First off, writing in the perspective of a 5-year old is tricky, but Donoghue managed to do it well.
This book took me quite some time to read. The thing about Room is that it gets to the specific little details within a day, especially on Jack’s daily routine in the room. Even his thoughts are surfaced to detail, because Jack is a curious little boy with an extraordinary mind. Because of this, Room is an output of the lengthy details in which Jack perceives, both inside and outside the room. What’s good about this, however, is that you don’t get tired of Jack. Of course, his situation with his mother is beyond normal, which is something to get used to as you read the book, but even after you get accustomed to Jack’s situation, being in his shoes is still pretty interesting. Donoghue was able to blend everyday life, innocence, childhood, claustrophobia, and horror, but the best thing she added was the experience of being a child — again. And not just an ordinary child, but a child who gets to learn about the world like no other; a child who has to forget everything he thought he knew and believe in what he perceives.
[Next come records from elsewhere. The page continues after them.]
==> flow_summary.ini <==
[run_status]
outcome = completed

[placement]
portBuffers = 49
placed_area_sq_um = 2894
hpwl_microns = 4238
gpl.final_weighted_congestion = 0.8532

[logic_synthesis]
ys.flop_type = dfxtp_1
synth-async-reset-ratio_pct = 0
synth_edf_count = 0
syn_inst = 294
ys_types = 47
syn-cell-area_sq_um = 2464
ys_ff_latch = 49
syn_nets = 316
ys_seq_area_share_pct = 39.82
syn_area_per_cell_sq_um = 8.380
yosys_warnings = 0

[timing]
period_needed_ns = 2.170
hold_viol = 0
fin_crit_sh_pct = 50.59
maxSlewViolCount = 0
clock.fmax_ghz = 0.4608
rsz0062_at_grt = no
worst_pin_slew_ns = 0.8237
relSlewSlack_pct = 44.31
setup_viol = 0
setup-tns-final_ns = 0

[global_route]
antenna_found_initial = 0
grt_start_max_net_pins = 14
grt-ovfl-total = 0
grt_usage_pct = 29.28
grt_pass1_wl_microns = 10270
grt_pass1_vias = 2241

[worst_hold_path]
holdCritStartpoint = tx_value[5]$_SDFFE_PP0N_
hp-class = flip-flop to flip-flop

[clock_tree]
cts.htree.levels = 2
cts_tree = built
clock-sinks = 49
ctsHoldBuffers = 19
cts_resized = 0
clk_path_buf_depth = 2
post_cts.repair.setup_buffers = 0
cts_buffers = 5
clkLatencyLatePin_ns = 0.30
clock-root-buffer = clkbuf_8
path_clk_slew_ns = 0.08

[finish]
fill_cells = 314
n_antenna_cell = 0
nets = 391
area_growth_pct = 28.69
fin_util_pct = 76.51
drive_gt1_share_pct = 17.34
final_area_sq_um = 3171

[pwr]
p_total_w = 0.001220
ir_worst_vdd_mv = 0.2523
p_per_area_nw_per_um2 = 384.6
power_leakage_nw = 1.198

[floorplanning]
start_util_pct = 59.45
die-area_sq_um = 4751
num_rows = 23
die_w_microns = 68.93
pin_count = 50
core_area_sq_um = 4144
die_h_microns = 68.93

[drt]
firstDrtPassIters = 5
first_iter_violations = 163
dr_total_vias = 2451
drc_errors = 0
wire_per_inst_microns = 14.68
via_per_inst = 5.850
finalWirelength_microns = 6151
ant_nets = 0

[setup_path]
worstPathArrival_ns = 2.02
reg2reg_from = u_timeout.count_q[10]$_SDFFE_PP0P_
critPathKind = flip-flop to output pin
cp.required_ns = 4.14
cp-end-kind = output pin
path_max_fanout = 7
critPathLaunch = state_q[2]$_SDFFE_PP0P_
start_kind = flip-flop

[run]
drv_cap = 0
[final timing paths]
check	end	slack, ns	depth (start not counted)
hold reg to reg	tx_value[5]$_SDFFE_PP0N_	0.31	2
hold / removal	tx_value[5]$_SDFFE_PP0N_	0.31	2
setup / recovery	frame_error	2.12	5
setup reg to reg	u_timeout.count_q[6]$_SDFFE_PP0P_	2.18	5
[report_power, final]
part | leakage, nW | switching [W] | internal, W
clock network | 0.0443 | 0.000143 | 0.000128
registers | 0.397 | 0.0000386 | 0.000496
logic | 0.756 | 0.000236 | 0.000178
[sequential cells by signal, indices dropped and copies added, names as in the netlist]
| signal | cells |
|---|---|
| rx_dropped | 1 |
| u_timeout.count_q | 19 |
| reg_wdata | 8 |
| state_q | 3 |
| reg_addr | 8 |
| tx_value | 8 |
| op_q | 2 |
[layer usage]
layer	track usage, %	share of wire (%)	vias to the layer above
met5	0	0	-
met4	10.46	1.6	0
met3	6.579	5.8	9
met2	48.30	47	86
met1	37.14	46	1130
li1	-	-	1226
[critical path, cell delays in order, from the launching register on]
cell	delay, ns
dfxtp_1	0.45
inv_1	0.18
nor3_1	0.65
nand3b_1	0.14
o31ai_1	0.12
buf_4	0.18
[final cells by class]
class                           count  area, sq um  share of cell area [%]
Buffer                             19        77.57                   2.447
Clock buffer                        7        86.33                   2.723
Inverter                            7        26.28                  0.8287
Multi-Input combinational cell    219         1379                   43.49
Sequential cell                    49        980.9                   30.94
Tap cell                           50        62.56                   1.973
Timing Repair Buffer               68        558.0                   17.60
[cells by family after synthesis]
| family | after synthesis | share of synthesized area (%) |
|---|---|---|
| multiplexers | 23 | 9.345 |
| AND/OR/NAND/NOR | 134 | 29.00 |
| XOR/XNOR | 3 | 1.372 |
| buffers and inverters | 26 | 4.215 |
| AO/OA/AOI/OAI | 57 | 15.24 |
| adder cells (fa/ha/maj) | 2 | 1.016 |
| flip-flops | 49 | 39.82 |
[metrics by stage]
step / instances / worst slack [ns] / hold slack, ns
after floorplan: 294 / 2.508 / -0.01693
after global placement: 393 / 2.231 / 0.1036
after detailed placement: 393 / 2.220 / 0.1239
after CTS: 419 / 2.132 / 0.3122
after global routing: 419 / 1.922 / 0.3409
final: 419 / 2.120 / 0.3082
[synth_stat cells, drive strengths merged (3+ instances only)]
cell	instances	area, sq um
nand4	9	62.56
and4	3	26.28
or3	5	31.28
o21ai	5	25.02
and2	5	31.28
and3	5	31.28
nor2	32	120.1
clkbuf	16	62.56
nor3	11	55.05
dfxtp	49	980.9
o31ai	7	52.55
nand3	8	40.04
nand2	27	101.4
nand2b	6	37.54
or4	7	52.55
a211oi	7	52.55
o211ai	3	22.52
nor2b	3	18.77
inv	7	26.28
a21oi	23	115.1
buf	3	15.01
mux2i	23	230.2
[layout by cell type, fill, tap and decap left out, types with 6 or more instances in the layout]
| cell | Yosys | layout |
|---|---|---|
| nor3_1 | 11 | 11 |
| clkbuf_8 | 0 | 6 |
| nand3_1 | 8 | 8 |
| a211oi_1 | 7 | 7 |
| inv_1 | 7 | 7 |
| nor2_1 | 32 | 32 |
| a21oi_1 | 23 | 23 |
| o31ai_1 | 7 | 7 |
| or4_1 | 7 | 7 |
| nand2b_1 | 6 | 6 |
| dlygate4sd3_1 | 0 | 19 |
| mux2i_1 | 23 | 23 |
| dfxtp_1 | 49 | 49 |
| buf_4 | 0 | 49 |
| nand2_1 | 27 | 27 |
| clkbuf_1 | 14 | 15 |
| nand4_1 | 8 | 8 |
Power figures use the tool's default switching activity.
## src/rtl/fp_add_pipe.sv

```systemverilog
// Three-stage pipelined floating-point adder/subtractor with a single global advance.
// S1 unpack/compare/align, S2 add/subtract, S3 normalize/round/pack.
module fp_add_pipe #(
  parameter int unsigned EXP_W = 5,
  parameter int unsigned MAN_W = 10,
  localparam int unsigned W = 1 + EXP_W + MAN_W
) (
  input  logic         clk_i,
  input  logic         rst_i,
  input  logic         valid_i,
  output logic         ready_o,
  input  logic [W-1:0] opA_i,
  input  logic [W-1:0] opB_i,
  input  logic         sub_i,
  input  logic         rnd_i,
  output logic         valid_o,
  input  logic         ready_i,
  output logic [W-1:0] ADD_o,
  output logic [2:0]   flags_o
);
  localparam int unsigned MW = MAN_W + 4;  // hidden + fraction + guard/round/sticky
  localparam int unsigned EW = EXP_W + 2;
  localparam int unsigned MR = MAN_W + 2;
  localparam logic [EXP_W-1:0] EMAX = '1;
  localparam logic [W-1:0] QNAN = {1'b0, EMAX, 1'b1, {(MAN_W-1){1'b0}}};

  logic en;

  // Stage registers
  logic             v1_q, spec1_q, sign1_q, esub1_q, rnd1_q;
  logic [W-1:0]     spec_res1_q;
  logic [2:0]       spec_flags1_q;
  logic [EXP_W-1:0] exp1_q;
  logic [MW-1:0]    big1_q, small1_q;

  logic             v2_q, spec2_q, sign2_q, rnd2_q;
  logic [W-1:0]     spec_res2_q;
  logic [2:0]       spec_flags2_q;
  logic [EXP_W-1:0] exp2_q;
  logic [MW:0]      sum2_q;

  logic             valid_q;
  logic [W-1:0]     res_q;
  logic [2:0]       flags_q;

  assign en      = ready_i | ~valid_q;
  assign ready_o = en;
  assign valid_o = valid_q;
  assign ADD_o   = res_q;
  assign flags_o = flags_q;

  // S1: classify, pick the larger magnitude, align the smaller one
  logic             sa, sb, a_nan, b_nan, a_inf, b_inf, a_zero, b_zero, a_big;
  logic [EXP_W-1:0] ea, eb, ea_eff, eb_eff, e_big, e_small, e_diff;
  logic [MAN_W:0]   ma, mb, m_small;
  logic [MW-1:0]    big_ext, small_ext, small_sh, lost_mask;
  logic             s1_spec;
  logic [W-1:0]     s1_spec_res;
  logic [2:0]       s1_spec_flags;

  always_comb begin
    sa      = opA_i[W-1];
    sb      = opB_i[W-1] ^ sub_i;
    ea      = opA_i[W-2:MAN_W];
    eb      = opB_i[W-2:MAN_W];
    ma      = {ea != '0, opA_i[MAN_W-1:0]};
    mb      = {eb != '0, opB_i[MAN_W-1:0]};
    a_nan   = (ea == EMAX) && (opA_i[MAN_W-1:0] != '0);
    b_nan   = (eb == EMAX) && (opB_i[MAN_W-1:0] != '0);
    a_inf   = (ea == EMAX) && (opA_i[MAN_W-1:0] == '0);
    b_inf   = (eb == EMAX) && (opB_i[MAN_W-1:0] == '0);
    a_zero  = (opA_i[W-2:0] == '0);
    b_zero  = (opB_i[W-2:0] == '0);
    ea_eff  = (ea == '0) ? EXP_W'(1) : ea;
    eb_eff  = (eb == '0) ? EXP_W'(1) : eb;
    a_big   = opA_i[W-2:0] >= opB_i[W-2:0];
    e_big   = a_big ? ea_eff : eb_eff;
    e_small = a_big ? eb_eff : ea_eff;
    m_small = a_big ? mb : ma;
    big_ext = {a_big ? ma : mb, 3'b000};
    e_diff  = e_big - e_small;

    small_ext = {m_small, 3'b000};
    lost_mask = '0;
    small_sh  = '0;
    if (32'(e_diff) >= MAN_W + 3) begin
      small_sh = {{(MW-1){1'b0}}, |m_small};
    end else begin
      lost_mask   = (MW'(1) << e_diff) - MW'(1);
      small_sh    = small_ext >> e_diff;
      small_sh[0] = small_sh[0] | (|(small_ext & lost_mask));
    end

    s1_spec       = 1'b1;
    s1_spec_res   = '0;
    s1_spec_flags = '0;
    if (a_nan || b_nan) begin
      s1_spec_res = QNAN;
    end else if (a_inf && b_inf && (sa != sb)) begin
      s1_spec_res   = QNAN;
      s1_spec_flags = 3'b100;
    end else if (a_inf) begin
      s1_spec_res = opA_i;
    end else if (b_inf) begin
      s1_spec_res = {sb, opB_i[W-2:0]};
    end else if (a_zero && b_zero) begin
      s1_spec_res = {sa & sb, {(W-1){1'b0}}};
    end else if (a_zero) begin
      s1_spec_res = {sb, opB_i[W-2:0]};
    end else if (b_zero) begin
      s1_spec_res = opA_i;
    end else begin
      s1_spec = 1'b0;
    end
  end

  // S2: big >= small in magnitude, so subtraction never goes negative
  logic [MW:0] sum2_d;
  always_comb begin
    sum2_d = esub1_q ? ({1'b0, big1_q} - {1'b0, small1_q})
                     : ({1'b0, big1_q} + {1'b0, small1_q});
  end

  // S3: normalize (carry right, or left limited to exponent 1), round, pack
  logic [MW-1:0]    nm;
  logic [EW-1:0]    e_n, e_r;
  int unsigned      lz, lim, shamt;
  logic             inc, inexact;
  logic [MR-1:0]    mr;
  logic [W-1:0]     res_d;
  logic [2:0]       flags_d;

  always_comb begin
    lz = MW;
    for (int i = 0; i < int'(MW); i++) begin
      if (sum2_q[i]) lz = MW - 1 - unsigned'(i);
    end
    e_n   = EW'(exp2_q);
    nm    = '0;
    lim   = 0;
    shamt = 0;
    if (sum2_q[MW]) begin
      nm    = sum2_q[MW:1];
      nm[0] = sum2_q[1] | sum2_q[0];
      e_n   = e_n + EW'(1);
    end else begin
      lim   = 32'(exp2_q) - 1;
      shamt = (lz < lim) ? lz : lim;
      nm    = sum2_q[MW-1:0] << shamt;
      e_n   = e_n - EW'(shamt);
    end

    inc     = rnd2_q & nm[2] & (nm[1] | nm[0] | nm[3]);
    inexact = |nm[2:0];
    mr      = {1'b0, nm[MW-1:3]} + MR'(inc);
    e_r     = e_n;
    if (mr[MR-1]) begin
      mr  = mr >> 1;
      e_r = e_n + EW'(1);
    end

    if (spec2_q) begin
      res_d   = spec_res2_q;
      flags_d = spec_flags2_q;
    end else if (sum2_q == '0) begin
      res_d   = '0;
      flags_d = '0;
    end else if (e_r >= EW'(EMAX)) begin
      res_d   = {sign2_q, EMAX, {MAN_W{1'b0}}};
      flags_d = 3'b011;
    end else begin
      res_d   = {sign2_q, mr[MAN_W] ? e_r[EXP_W-1:0] : {EXP_W{1'b0}}, mr[MAN_W-1:0]};
      flags_d = {2'b00, inexact};
    end
  end

  always_ff @(posedge clk_i or posedge rst_i) begin
    if (rst_i) begin
      v1_q          <= 1'b0;
      spec1_q       <= 1'b0;
      sign1_q       <= 1'b0;
      esub1_q       <= 1'b0;
      rnd1_q        <= 1'b0;
      spec_res1_q   <= '0;
      spec_flags1_q <= '0;
      exp1_q        <= '0;
      big1_q        <= '0;
      small1_q      <= '0;
      v2_q          <= 1'b0;
      spec2_q       <= 1'b0;
      sign2_q       <= 1'b0;
      rnd2_q        <= 1'b0;
      spec_res2_q   <= '0;
      spec_flags2_q <= '0;
      exp2_q        <= '0;
      sum2_q        <= '0;
      valid_q       <= 1'b0;
      res_q         <= '0;
      flags_q       <= '0;
    end else if (en) begin
      v1_q <= valid_i;
      if (valid_i) begin
        spec1_q       <= s1_spec;
        spec_res1_q   <= s1_spec_res;
        spec_flags1_q <= s1_spec_flags;
        sign1_q       <= a_big ? sa : sb;
        esub1_q       <= sa ^ sb;
        rnd1_q        <= rnd_i;
        exp1_q        <= e_big;
        big1_q        <= big_ext;
        small1_q      <= small_sh;
      end
      v2_q <= v1_q;
      if (v1_q) begin
        spec2_q       <= spec1_q;
        spec_res2_q   <= spec_res1_q;
        spec_flags2_q <= spec_flags1_q;
        sign2_q       <= sign1_q;
        rnd2_q        <= rnd1_q;
        exp2_q        <= exp1_q;
        sum2_q        <= sum2_d;
      end
      valid_q <= v2_q;
      if (v2_q) begin
        res_q   <= res_d;
        flags_q <= flags_d;
      end
    end
  end

endmodule

```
What’s more special is that Jack has some ideas of his own about the Outside. He critiques it like a child, undoubtedly, but the way he does it gives readers a fresh perspective on adulthood and living in the real world (a very similar perspective with The Little Prince). Though Room is lengthy and maybe even tedious to read, reading the perspective of its little persona grants you a look on a childhood unlike most, which should be enough to keep you flipping through the pages.
A big thumbs-up to Donoghue for writing a full-length novel based on the eyes of what we used to be — a child.